▸ **Task description**
This task calls for every line of the material to be output verbatim.

▸ **Data for processing**
==> config.mk <==
export PLATFORM = sky130hd
export DESIGN_NAME = spm_pin_mux
export DESIGN_NICKNAME = d
export VERILOG_FILES = /design/src/spm_pkg.sv /design/src/spm_pin_mux.sv /design/src/spm_change_filter.sv
export SDC_FILE = /design/constraint.sdc
export NUM_CORES = 1
export LEC_CHECK = 0
export BUFFER_PORTS_ARGS = -buffer_cell sky130_fd_sc_hd__buf_2
export CAP_MARGIN = 15
export CORE_UTILIZATION = 47
export CTS_BUF_LIST = sky130_fd_sc_hd__clkbuf_4
export DETAILED_ROUTE_END_ITERATION = 8
export PLACE_DENSITY = 0.88
export SYNTH_ARGS = -nofsm -noshare
export SYNTH_HDL_FRONTEND = slang
export SYNTH_SLANG_ARGS = --single-unit
==> constraint.sdc <==
create_clock -name clk_i -period 4.6 [get_ports clk_i]
set_clock_uncertainty 0.15 [all_clocks]
set_input_delay 0.23 -clock clk_i [delete_from_list [all_inputs] [get_ports clk_i]]
set_output_delay 0.23 -clock clk_i [all_outputs]
set_load 0.01 [all_outputs]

▸ **Your solution**
==> config.mk <==
export PLATFORM = sky130hd
export DESIGN_NAME = spm_pin_mux
export DESIGN_NICKNAME = d
export VERILOG_FILES = /design/src/spm_pkg.sv /design/src/spm_pin_mux.sv /design/src/spm_change_filter.sv
export SDC_FILE = /design/constraint.sdc
export NUM_CORES = 1
export LEC_CHECK = 0
export BUFFER_PORTS_ARGS = -buffer_cell sky130_fd_sc_hd__buf_2
export CAP_MARGIN = 15
export CORE_UTILIZATION = 47
export CTS_BUF_LIST = sky130_fd_sc_hd__clkbuf_4
export DETAILED_ROUTE_END_ITERATION = 8
export PLACE_DENSITY = 0.88
export SYNTH_ARGS = -nofsm -noshare
export SYNTH_HDL_FRONTEND = slang
export SYNTH_SLANG_ARGS = --single-unit
==> constraint.sdc <==
create_clock -name clk_i -period 4.6 [get_ports clk_i]
set_clock_uncertainty 0.15 [all_clocks]
set_input_delay 0.23 -clock clk_i [delete_from_list [all_inputs] [get_ports clk_i]]
set_output_delay 0.23 -clock clk_i [all_outputs]
set_load 0.01 [all_outputs]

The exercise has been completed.